Além de São Paulo e Rio de Janeiro, as corregedorias de Santa Catarina, Paraná, Minas Gerais, Mato Grosso, Bahia, Tocantins e Rio Grande do Norte estão entre as que já regulamentaram os atos eletrônicos dos cartórios.
“Trata-se de um grande passo para a desburocratização imobiliária”, diz Giselle Oliveira de Barros, presidente do Colégio Notarial do Brasil, a entidade que reúne todos os cartórios de notas. Ainda não há a informação de quantas escrituras digitais já foram realizadas no país, mas, segundo Giselle, “a demanda está alta”.
O advogado Ricardo da Rocha Neto, sócio do escritório Abe Giovanini, chama a atenção que além da compra e da venda é possível também fazer doações de imóveis de forma on-line. As regras para o procedimento no Estado de São Paulo, destaca, estão no Provimento nº 12, editado no dia 24 de abril. “Há um impacto bastante positivo para o mercado imobiliário. Ao invés de se aguardar o fim da quarentena, as partes podem, na segurança das suas residências, dar andamento por videoconferência”, afirma o advogado.

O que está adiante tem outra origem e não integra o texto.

**src/stall_counter.sv**
```systemverilog
`default_nettype none

module stall_counter (
    input  wire         clk,
    input  wire         reset,
    input  wire         is_stall,
    output logic [31:0] stall_cycles
);

    always_ff @(posedge clk) begin
        if (reset) begin
            stall_cycles <= '0;
        end else if (is_stall && stall_cycles != '1) begin // hold at max
            stall_cycles <= stall_cycles + 32'd1;
        end
    end

endmodule

`default_nettype wire

```
**config.mk**
```make
export PLATFORM = sky130hd
export DESIGN_NAME = stall_counter
export DESIGN_NICKNAME = d
export VERILOG_FILES = /design/src/stall_counter.sv
export SDC_FILE = /design/constraint.sdc
export NUM_CORES = 1
export LEC_CHECK = 0
export BUFFER_PORTS_ARGS = -buffer_cell sky130_fd_sc_hd__buf_2
export CORE_UTILIZATION = 58
export DETAILED_ROUTE_END_ITERATION = 6
export GPL_TIMING_DRIVEN = 0
export PLACE_DENSITY = 0.84
export RECOVER_POWER = 100
export SLEW_MARGIN = 20
export SYNTH_ARGS = -nofsm -noshare
export SYNTH_HDL_FRONTEND = slang
export SYNTH_SLANG_ARGS = --single-unit
```
**constraint.sdc**
```tcl
create_clock -name clk -period 4.05 [get_ports clk]
set_input_delay 0.2025 -clock clk [delete_from_list [all_inputs] [get_ports clk]]
set_output_delay 0.2025 -clock clk [all_outputs]
set_load 0.005 [all_outputs]
```
==> key figures <==
Power and ir drop
  – Power Density: ~320 nW/um^2
  – Reg power frac: 51.8%
  – Combinational share of power: 2.7%
  – Final Total Pwr: ~600 uW
  – Static Leak: between 0.0006 and 0.0007 uW
  – Clock power frac: 45.5%
  – Switch Pwr: about 130 uW
  – VDD IR-drop max: roughly 300 uV
  – Pint: slightly below 500 uW
  – Switching share of power: roughly a fifth

Detailed routing
  – Total wire length: 4.34 mm
  – Met3 routed wirelength: approximately 340 um
  – Router iterations before antenna repair: 4
  – Via density: approximately 6.6
  – DRC errors left: 0
  – Via count: 1793
  – DR top layer: met4
  – Final ANT Viol Nets: 0
  – Met2 wire len: approximately 2 mm
  – WL per Instance: 16.0 um
  – Routed metal-1 wire length: 1.90 mm
  – Initial DRC Count: 113

Clocking
  – Post-CTS setup buffer count: 0
  – CTS sink cnt: 32
  – Hold bufs inserted after CTS: 0
  – Clock latency on the worst-skew pair: around 0.34 ns
  – TritonCTS clock tree: done
  – Max H-tree Level: 2
  – CTS max path bufs: 2
  – PostCTS Resize Cnt: 0
  – Clock Pin Slew Worst Setup and Hold Paths: approximately 0.11 ns
  – Root Driver: clkbuf_4
  – Num CTS Buffers: 5

Logic synthesis
  – Number of synthesized flops with an enable pin: 0
  – YS warnings: 0
  – Sequential area share after synthesis: a little under two fifths
  – Post-Syn Nets: 203
  – Top FF cell, synth: dfxtp_1
  – Synth async-reset ratio: 0%
  – Avg Cell Area, Syn: between 8 and 9 um^2
  – Distinct cells, synth: 39
  – Cells after Synth: between 150 and 200
  – Area of the mapped netlist: approximately 1700 um^2
  – #FFs+latches synth: 32

Finish
  – # nets final: 243
  – Non-Filler Instances: between 200 and 300
  – Filler instances: ~220
  – Largest register FFs: 32
  – Commonest non-fill, non-tap cell in the layout: dfxtp_1
  – # diodes: 0
  – Most flop-heavy register: stall_cycles
  – Fraction of layout cells with a size suffix above 1: between 15 and 20%
  – Most frequent cells in the layout: dfxtp_1, buf_2, a21oi_1
  – Area Growth Syn to Fin: 15.4%
  – Biggest registers after layout: stall_cycles (32)
  – Multi-input gate area: between 900 and 1000 um^2
  – Reg area: between 600 and 700 um^2

Setup path
  – WS Path Type: reg -> reg
  – CP Launch Type: flip-flop
  – CP max stage cell: o41ai_1
  – CP peak stage delay: around 1.1 ns
  – R2r setup slk: around 1.2 ns
  – Worst Path Arrival: ~3.1 ns
  – CP Capture Type: flip-flop
  – Crit-path cells: nand3_1 > or3_1 > clkbuf_1 > o41ai_1 > o21ai_0 > a21oi_1
  – Crit Path Max Fanout: 9
  – WP data required: approximately 4.3 ns

Floorplanning
  – I/O pin count: 35
  – Die Y: between 50 and 60 um
  – Die Wd: about 56 um
  – Core area: roughly 2700 um^2
  – Die ar.: 3110 um^2
  – Initial core utilization: 61.2%
  – FP Rows: 19

STA
  – Final Hold Viols: 0
  – Slew @ Worst Pin: about 1.3 ns
  – Post-layout worst setup margin: between 1 and 1.5 ns
  – Final Setup Violations: 0
  – RSZ-0062 raised after global routing: no
  – Max_slew headroom: between 10% and 20%
  – Skew final: approximately 0.012 ns
  – Min cycle time layout: 2.86 ns
  – Fin crit share: a little over two thirds
  – Slew Limit Fails: 0
  – Setup tns final: 0 ns
  – Max Fclk: about 0.35 GHz

GRT
  – Largest net degree at the start of global routing: 11
  – Antenna violations before repair: 0
  – Total GRT Usage: ~30%
  – Global-route wire length before repair: 7.33 mm
  – Number of global-route vias before repair: around 1600
  – Grt ovf: 0

Placed design
  – DP Worst Slack: 1.66 ns
  – Placed insts: ~260
  – Routability cong.: 0.881
  – Number of port buffers: 33
  – DP HPWL: 3.00 mm

Hold path
  – Path category of the worst min-delay check: in -> reg

Job
  – MaxCap Viol Count: 0

Status
  – Outcome: complete, no violations
## routing by layer
metal | vias to the layer above | GRT usage, %
met5 | - | 0
met4 | 0 | 15.7
met3 | 10 | 7.91
met2 | 89 | 44.6
met1 | 849 | 39.1
li1 | 845 | -
## stage by stage
stage               area, um^2  util [%]  hold WS [ns]
detailed placement        1880      68.7         0.490
global route              1930      70.7         0.311
finish                    1930      70.7         0.297
global placement          1880      68.7         0.473
floorplan                 1670         -         0.425
CTS                       1970      72.2         0.273
## cell usage after synthesis, drive strengths merged (2+ instances only)
master | instances | area, um^2
nor2 | 14 | 52.6
and3 | 4 | 30.0
nor2b | 2 | 12.5
clkbuf | 8 | 30.0
o31ai | 12 | 90.1
nand3 | 14 | 75.1
buf | 3 | 15.0
a21oi | 22 | 110
xnor2 | 6 | 52.6
a2111oi | 2 | 17.5
dfxtp | 32 | 641
nor3b | 2 | 15.0
nor4 | 5 | 37.5
nor3 | 2 | 10.0
mux2 | 2 | 22.5
inv | 2 | 7.51
or4 | 12 | 90.1
nand2 | 10 | 37.5
nand4 | 10 | 62.6
and4 | 4 | 35.0
or3 | 11 | 73.8
o21ai | 8 | 40.0
## cell families after synthesis
logic type	count (synthesis)	synth area share, %
AO/OA/AOI/OAI	49	18.8
flip-flops	32	38.3
XOR/XNOR	7	3.66
buffers and inverters	13	3.14
adder cells (fa/ha/maj)	1	0.747
AND/OR/NAND/NOR	94	33.4
multiplexers	3	1.94
## power groups by stage
stage	clock network (uW)	logic [uW]	registers, uW
after floorplan	0	11.0	326
after global placement	0	16.8	326
after detailed placement	0	17.6	327
after CTS	280	17.8	319
after global routing	296	18.9	320
final	281	16.8	320
## final timing paths
| kind | start | to | cells after the start |
|---|---|---|---|
| worst min-delay path | reset | stall_cycles[21] | 3 |
| worst max register to register | stall_cycles[13] | stall_cycles[6] | 6 |
| worst max-delay path | stall_cycles[13] | stall_cycles[6] | 6 |
| worst min register to register | stall_cycles[23] | stall_cycles[23] | 2 |
## area by class of cell
| type | count | share of cell area, % |
|---|---|---|
| clock buffer | 7 | 3.37 |
| sequential | 32 | 33.2 |
| buffer | 11 | 2.20 |
| multi-input combinational | 154 | 49.2 |
| timing repair buffer | 33 | 8.10 |
| inverter | 2 | 0.389 |
| clock inverter | 1 | 1.55 |
| tap | 31 | 2.01 |
## worst max-delay path, delay by kind of cell (launching register included)
kind | cells | cell delay [ns]
DFF | 1 | 0.43
and+or+nand+nor | 2 | 0.56
AOI/OAI and AO/OA | 3 | 1.58
buffers and inverters | 1 | 0.21
(Power assumes the default switching activity.)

Não dá para dizer que com o novo procedimento haverá aumento no número de negócios imobiliários, mas é fato que a escritura digital está viabilizando uma movimentação nesse setor, pondera o advogado Luís Rodrigo Almeida, sócio do escritório Dib, Almeida, Laguna e Manssur Sociedade de Advogados. “Antes da quarentena, havia vendas engatilhadas e doações para fazer. E isso tudo poderia ficar travado porque as pessoas não estão saindo das suas casas. São situações que dependem de documento público e têm obrigatoriamente de serem feitas por um tabelião de notas”, diz o advogado.

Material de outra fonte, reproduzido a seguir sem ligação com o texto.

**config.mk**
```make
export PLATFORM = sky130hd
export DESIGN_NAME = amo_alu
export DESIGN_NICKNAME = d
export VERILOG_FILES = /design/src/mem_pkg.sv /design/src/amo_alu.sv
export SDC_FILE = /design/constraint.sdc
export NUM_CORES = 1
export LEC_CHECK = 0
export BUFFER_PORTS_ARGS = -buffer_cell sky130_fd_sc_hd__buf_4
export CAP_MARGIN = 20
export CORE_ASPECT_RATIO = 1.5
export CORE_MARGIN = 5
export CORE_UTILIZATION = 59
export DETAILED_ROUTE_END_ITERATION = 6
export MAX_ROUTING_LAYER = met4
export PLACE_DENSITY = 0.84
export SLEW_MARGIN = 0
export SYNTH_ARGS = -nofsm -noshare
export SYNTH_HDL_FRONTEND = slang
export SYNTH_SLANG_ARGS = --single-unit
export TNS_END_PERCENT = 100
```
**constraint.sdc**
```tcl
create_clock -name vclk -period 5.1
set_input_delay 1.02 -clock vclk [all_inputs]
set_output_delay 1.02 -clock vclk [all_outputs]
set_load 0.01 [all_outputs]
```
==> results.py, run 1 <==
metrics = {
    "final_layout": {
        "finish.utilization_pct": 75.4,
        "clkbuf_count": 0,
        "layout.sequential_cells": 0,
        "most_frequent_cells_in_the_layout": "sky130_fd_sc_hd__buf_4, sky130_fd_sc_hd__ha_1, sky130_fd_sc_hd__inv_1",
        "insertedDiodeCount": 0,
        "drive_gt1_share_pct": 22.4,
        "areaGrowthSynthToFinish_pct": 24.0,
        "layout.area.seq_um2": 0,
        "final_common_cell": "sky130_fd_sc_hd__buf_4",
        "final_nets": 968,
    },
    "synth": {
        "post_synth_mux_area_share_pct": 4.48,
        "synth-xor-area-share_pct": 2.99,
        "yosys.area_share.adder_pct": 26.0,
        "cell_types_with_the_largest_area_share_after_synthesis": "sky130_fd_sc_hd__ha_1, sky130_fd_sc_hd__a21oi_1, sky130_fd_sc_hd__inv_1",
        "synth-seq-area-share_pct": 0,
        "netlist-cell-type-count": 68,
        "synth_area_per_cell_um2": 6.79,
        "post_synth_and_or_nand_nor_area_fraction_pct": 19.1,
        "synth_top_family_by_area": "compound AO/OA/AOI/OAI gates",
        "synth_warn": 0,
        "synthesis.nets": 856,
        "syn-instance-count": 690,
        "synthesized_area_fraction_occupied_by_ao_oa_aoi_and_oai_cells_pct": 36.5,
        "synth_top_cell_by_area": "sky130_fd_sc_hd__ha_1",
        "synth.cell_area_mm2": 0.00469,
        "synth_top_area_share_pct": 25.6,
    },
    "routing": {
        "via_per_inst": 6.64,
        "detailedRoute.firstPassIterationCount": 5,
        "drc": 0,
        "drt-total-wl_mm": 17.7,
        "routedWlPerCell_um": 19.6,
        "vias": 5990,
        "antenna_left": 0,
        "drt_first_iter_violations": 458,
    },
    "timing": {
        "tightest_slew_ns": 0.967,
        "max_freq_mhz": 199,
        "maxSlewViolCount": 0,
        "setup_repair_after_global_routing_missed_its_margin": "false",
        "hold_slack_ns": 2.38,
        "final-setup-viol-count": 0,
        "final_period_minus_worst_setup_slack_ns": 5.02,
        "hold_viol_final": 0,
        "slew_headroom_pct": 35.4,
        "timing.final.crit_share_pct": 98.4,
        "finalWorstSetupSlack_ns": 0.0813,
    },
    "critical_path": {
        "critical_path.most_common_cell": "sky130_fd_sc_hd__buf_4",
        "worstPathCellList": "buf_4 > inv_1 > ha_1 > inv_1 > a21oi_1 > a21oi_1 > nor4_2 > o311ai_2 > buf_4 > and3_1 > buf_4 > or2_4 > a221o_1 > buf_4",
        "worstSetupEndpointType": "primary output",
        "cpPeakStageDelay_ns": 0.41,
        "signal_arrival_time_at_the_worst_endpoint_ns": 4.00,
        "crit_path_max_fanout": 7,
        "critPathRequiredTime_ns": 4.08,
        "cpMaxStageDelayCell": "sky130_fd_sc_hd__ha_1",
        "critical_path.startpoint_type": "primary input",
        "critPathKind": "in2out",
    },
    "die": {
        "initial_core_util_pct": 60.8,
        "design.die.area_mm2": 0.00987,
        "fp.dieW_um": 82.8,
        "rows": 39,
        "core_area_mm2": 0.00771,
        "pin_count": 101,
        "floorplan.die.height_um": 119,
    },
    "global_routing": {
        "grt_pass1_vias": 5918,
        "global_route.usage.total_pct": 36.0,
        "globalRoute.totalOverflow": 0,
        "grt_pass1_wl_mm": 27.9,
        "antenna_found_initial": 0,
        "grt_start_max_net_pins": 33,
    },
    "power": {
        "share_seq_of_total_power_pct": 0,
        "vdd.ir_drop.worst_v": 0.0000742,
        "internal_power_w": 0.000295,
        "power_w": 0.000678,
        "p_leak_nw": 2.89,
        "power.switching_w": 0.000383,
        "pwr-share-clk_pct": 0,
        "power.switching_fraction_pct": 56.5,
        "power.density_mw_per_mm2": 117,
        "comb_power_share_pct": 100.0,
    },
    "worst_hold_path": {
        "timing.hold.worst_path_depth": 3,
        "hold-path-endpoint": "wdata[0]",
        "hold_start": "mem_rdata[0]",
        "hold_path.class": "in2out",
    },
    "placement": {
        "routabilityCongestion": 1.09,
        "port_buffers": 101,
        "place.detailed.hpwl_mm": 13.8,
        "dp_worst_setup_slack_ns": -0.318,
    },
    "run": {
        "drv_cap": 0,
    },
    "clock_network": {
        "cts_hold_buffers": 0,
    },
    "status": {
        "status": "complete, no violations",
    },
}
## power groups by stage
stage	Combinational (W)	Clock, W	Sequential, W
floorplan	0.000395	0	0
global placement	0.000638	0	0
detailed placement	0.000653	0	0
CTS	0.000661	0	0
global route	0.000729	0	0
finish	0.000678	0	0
[src/mem_pkg.sv]
`default_nettype none

package mem_pkg;

    localparam int XLEN = 32;

    typedef logic [XLEN-1:0] uint_x;
    typedef logic [31:0]     addr_t;

    localparam addr_t ADDR_NONE = '1; // no reservation held

    typedef enum logic [1:0] {
        MEN_X,
        MEN_L,
        MEN_S,
        MEN_A  // atomic
    } mem_sel_e;

    // also the write mask code on the bus
    typedef enum logic [1:0] {
        SIZE_B,
        SIZE_H,
        SIZE_W
    } mem_size_e;

    typedef enum logic {
        OP_SIGNED,
        OP_UNSIGNED
    } sign_sel_e;

    typedef enum logic [3:0] {
        ASEL_LR,
        ASEL_SC,
        ASEL_AMO_SWAP,
        ASEL_AMO_ADD,
        ASEL_AMO_XOR,
        ASEL_AMO_AND,
        ASEL_AMO_OR,
        ASEL_AMO_MIN,
        ASEL_AMO_MAX
    } aext_sel_e;

    typedef logic [3:0] trap_cause_t;

    localparam trap_cause_t CAUSE_LOAD_ACCESS_FAULT      = 4'd5;
    localparam trap_cause_t CAUSE_STORE_AMO_ACCESS_FAULT = 4'd7;

    typedef struct packed {
        mem_sel_e  mem_wen;
        mem_size_e mem_size;
        sign_sel_e sign_sel;
        aext_sel_e a_sel;
    } mem_ctrl_t;

    typedef struct packed {
        logic        valid;
        trap_cause_t cause;
    } trap_info_t;

    typedef struct packed {
        logic      valid;
        logic      wen;
        addr_t     addr;
        uint_x     wdata;
        mem_size_e wmask;
    } cache_req_t;

    typedef struct packed {
        logic  valid;
        logic  error;
        uint_x rdata;
    } cache_resp_t;

endpackage

`default_nettype wire

[src/load_format.sv]
`default_nettype none

module load_format (
    input  wire mem_pkg::mem_ctrl_t ctrl,
    input  wire mem_pkg::uint_x     mem_rdata,
    input  wire                     sc_succeeded,
    output mem_pkg::uint_x          rdata
);
    import mem_pkg::*;

    logic sext_b;
    logic sext_h;

    assign sext_b = ctrl.sign_sel == OP_SIGNED && mem_rdata[7];
    assign sext_h = ctrl.sign_sel == OP_SIGNED && mem_rdata[15];

    always_comb begin
        if (ctrl.mem_wen == MEN_A) begin
            case (ctrl.a_sel)
                ASEL_SC: rdata = sc_succeeded ? '0 : uint_x'(1);
                default: rdata = mem_rdata; // lr and amo return the old word
            endcase
        end else begin
            case (ctrl.mem_size)
                SIZE_B:  rdata = {{(XLEN-8){sext_b}}, mem_rdata[7:0]};
                SIZE_H:  rdata = {{(XLEN-16){sext_h}}, mem_rdata[15:0]};
                default: rdata = mem_rdata;
            endcase
        end
    end

endmodule

`default_nettype wire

Almeida entende que o regramento de São Paulo é bastante detalhado e criterioso – mais do que ocorre em outros Estados. Mas, segundo ele, não dificulta e ao mesmo tempo dá segurança às partes. O tabelião que participa da videoconferência é obrigado, por exemplo, a ler todo o documento que será assinado pelas partes, além de ter que arquivar a gravação no cartório. “Trata-se de um procedimento muito simples. É como se fosse uma reunião, com a leitura de um documento, em que as partes vão concordar. Isso vai gerar um documento público, que tem fé pública, e dar-se-á o registro”, afirma.